The iron oleate precursor was prepared by dissolving iron(III) chloride hexahydrate (FeCl₃.6H₂O) and sodium oleate in a solvent mixture containing deionized (DI) water, ethanol, and hexane (3:4:7 volume ratio). The reaction mixture was heated at reflux for 4 h. After reflux, the organic layer containing the iron oleate precursor was separated from the aqueous layer. Three additional extraction cycles were performed on the organic portion with warm water to remove NaCl by-product and excess reagents. Following the wash steps, the iron oleate precursor was allowed to dry inside of a fume hood until a waxy paste was obtained.

2.3. Synthesis of the IONPs

Using the previously synthesized iron oleate precursor, the IONPs were prepared by a modified thermal decomposition method [12]. Specifically, the iron oleate precursor (1.8 g, 2.0 mmol) and oleic acid ligand (1.8 ml, 5.1 mmol) were dissolved in trioctylamine/1-octadecene (12.5 ml) under vigorous stirring in an inert atmosphere (Ar gas). The reaction mixture was then heated to 100 °C at a rate of 3.3 ° C/min and held at that temperature for 1 h, after which the temperature was again increased to reflux temperature and held for an additional hour. The reaction mixture was then cooled to room temperature and the nanoparticles were isolated by centrifugation for 20 min at 7000 rpm using a 1:1 ethanol: toluene solvent wash mixture. The as-synthesized nanoparticles were in wüstite (FeO) phase and thus, the FeO NPs were converted to the magnetite (Fe₃O₄)phase using trimethylamine N-oxide (CH₃)₃NO as oxidizing agent. More specifically, 0.5 mmol of (CH₃)₃NO was added to 5.6 mmol of FeO nanoparticles dispersed in 20 ml of 1-octadecene and the reaction mixture was first heated to 130 °C and held for 1 h, after which the reaction temperature was raised to 280 °C at a rate of 10 °C/min and held at that temperature for 1 h.

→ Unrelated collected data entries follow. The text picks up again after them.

File: src/hdl/irfd_pkg.sv
// Shared types, timing windows and helper for the IR remote frame decoder.
// No dependencies; imported by irfd_track and ir_remote_frame_decoder.
`timescale 1ns / 1ps

package irfd_pkg;

	localparam int unsigned FRAME_DUR_LIMIT_DEF = 256;

	localparam int unsigned DUR_W = 16;
	localparam int unsigned PROTO_W = 2;
	localparam int unsigned VALUE_W = 32;
	localparam int unsigned ADDR_W = 13;
	localparam int unsigned CMD_W = 8;
	localparam int unsigned BITCNT_W = 9;
	localparam int unsigned SIRC_MAX_BITS = 20;
	localparam int unsigned SIRC_CMD_BITS = 7;

	// first bad SIRC space, 9 bits; all ones means none seen
	localparam int unsigned BAD_W = 9;
	localparam logic [BAD_W-1:0] NONE_SEEN = '1;

	// result beat: value, address, command, bit_count, header fields, 95 bits -> 96
	localparam int unsigned RES_TDATA_W = 96;

	localparam logic [PROTO_W-1:0] PROTO_NEC = 2'd0;
	localparam logic [PROTO_W-1:0] PROTO_VARIANT = 2'd1;
	localparam logic [PROTO_W-1:0] PROTO_SIRC = 2'd2;
	localparam logic [PROTO_W-1:0] PROTO_UNKNOWN = 2'd3;

	// nominal times in microseconds
	localparam int unsigned T_HDR_LONG = 9000;
	localparam int unsigned T_HDR_SHORT = 4500;
	localparam int unsigned T_SIRC_HDR = 2400;
	localparam int unsigned T_SIRC_ZERO = 600;
	localparam int unsigned T_SIRC_ONE = 1200;
	localparam int unsigned T_PD_UNIT = 560;
	localparam int unsigned T_PD_ONE = 1690;

	// exclusive window 75% .. 125%, bounds truncated
	localparam int unsigned HDR_LONG_LO = T_HDR_LONG * 75 / 100;
	localparam int unsigned HDR_LONG_HI = T_HDR_LONG * 125 / 100;
	localparam int unsigned HDR_SHORT_LO = T_HDR_SHORT * 75 / 100;
	localparam int unsigned HDR_SHORT_HI = T_HDR_SHORT * 125 / 100;
	localparam int unsigned SIRC_HDR_LO = T_SIRC_HDR * 75 / 100;
	localparam int unsigned SIRC_HDR_HI = T_SIRC_HDR * 125 / 100;
	localparam int unsigned SIRC_ZERO_LO = T_SIRC_ZERO * 75 / 100;
	localparam int unsigned SIRC_ZERO_HI = T_SIRC_ZERO * 125 / 100;
	localparam int unsigned SIRC_ONE_LO = T_SIRC_ONE * 75 / 100;
	localparam int unsigned SIRC_ONE_HI = T_SIRC_ONE * 125 / 100;
	localparam int unsigned PD_UNIT_LO = T_PD_UNIT * 75 / 100;
	localparam int unsigned PD_UNIT_HI = T_PD_UNIT * 125 / 100;
	localparam int unsigned PD_ONE_LO = T_PD_ONE * 75 / 100;
	localparam int unsigned PD_ONE_HI = T_PD_ONE * 125 / 100;

	// frame length limits
	localparam int unsigned PD_MIN_COUNT = 67;
	localparam int unsigned PD_LAST_MARK = 64;
	localparam int unsigned PD_LAST_SPACE = 65;
	localparam int unsigned PD_BITS = 32;
	localparam int unsigned SIRC_MIN_COUNT = 25;
	localparam int unsigned BAD_POS_LIMIT = 511;

	typedef struct packed {
		logic [PROTO_W-1:0]  protocol;
		logic [VALUE_W-1:0]  value;
		logic [ADDR_W-1:0]   address;
		logic [CMD_W-1:0]    command;
		logic [BITCNT_W-1:0] bit_count;
		logic [DUR_W-1:0]    header_mark;
		logic [DUR_W-1:0]    header_space;
		logic                header_valid;
	} irfd_result_t;

	function automatic logic near_time(input logic [DUR_W-1:0] d, input int unsigned lo,
		input int unsigned hi);
		return (32'(d) > lo) && (32'(d) < hi);
	endfunction

endpackage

2.4. Phase transfer of Fe₃O₄ NPs

The Fe₃O₄ NPs were phase-transferred in water by encapsulating with polysorbate-80. Specifically, 5 mg of the nanoparticles in toluene were first dried under vacuum and re-dispersed in tetrahydrofuran (THF) via sonication, followed by the addition of 100 μl of polysorbate-80. The sample was then left to mix in a rotor overnight, centrifuged at 8500 rpm for 30 min, and re-dispersed in DI water for the succeeding MRI studies.

2.5. Characterization

The size and shape of the IONPs were evaluated by transmission electron microscopy (TEM). TEM samples were prepared by placing 5 μl of a dilute suspension of the nanoparticles on a 400 mesh Formvar-coated copper grid and allowing the solvent to evaporate slowly at room temperature. TEM images were obtained with a FEI Tecnai G2 Spirit BioTWIN transmission electron microscope operated at 120 kV. The mean particle size and size distribution were evaluated by measuring at least 200 nanoparticles for each sample. The tilted TEM images were acquired using a FEI Tecnai TF30 ST instrument operated at 300 kV.

The Fourier-transform infrared (FTIR) spectra of the iron oleate precursor were obtained with a JASCO™ FTIR-4600 spectrometer in the mid IR range from 600 to 4000 cm⁻¹. The same iron oleate precursor deposited on a silicon wafer was further analyzed with a Bruker Sentinel Raman spectrometer in the spectral range of 290 to 1700 cm⁻¹ and the data was processed with GRAMS32/AI™ spectroscopy software.

The crystal phase of the IONP samples were analyzed by powder X-ray diffractometry (PXRD) performed in a Rigaku MiniFlex powder X-ray diffractometer using Cu-Kα radiation (λ = 0.154 nm). For the XRD analyses, the diffraction patterns were collected within a 2–θ range of 25 to 75°. The field-dependent magnetic characterization of the oxidized Fe₃O₄ IONPs was performed using a Quantum Design MPMS5 Superconducting Quantum Interference Device (SQUID) magnetometer. The field-dependent magnetic properties of the Fe₃O₄ NP samples were obtained at 300 K from −5 to 5 T.

The total Fe concentration in each IONP sample was measured using a fast sequential atomic absorption spectrophotometer (AAS) Varian 220FS AA. For the elemental Fe analysis, the samples were digested with concentrated hydrochloric acid (37%) overnight to completely dissolve the IONPs. The average hydrodynamic radii of the phase-transferred IONP samples were measured by dynamic light scattering (DLS) on a ZetaPALS particle size analyzer (Brookhaven) at a scattering angle of 90°.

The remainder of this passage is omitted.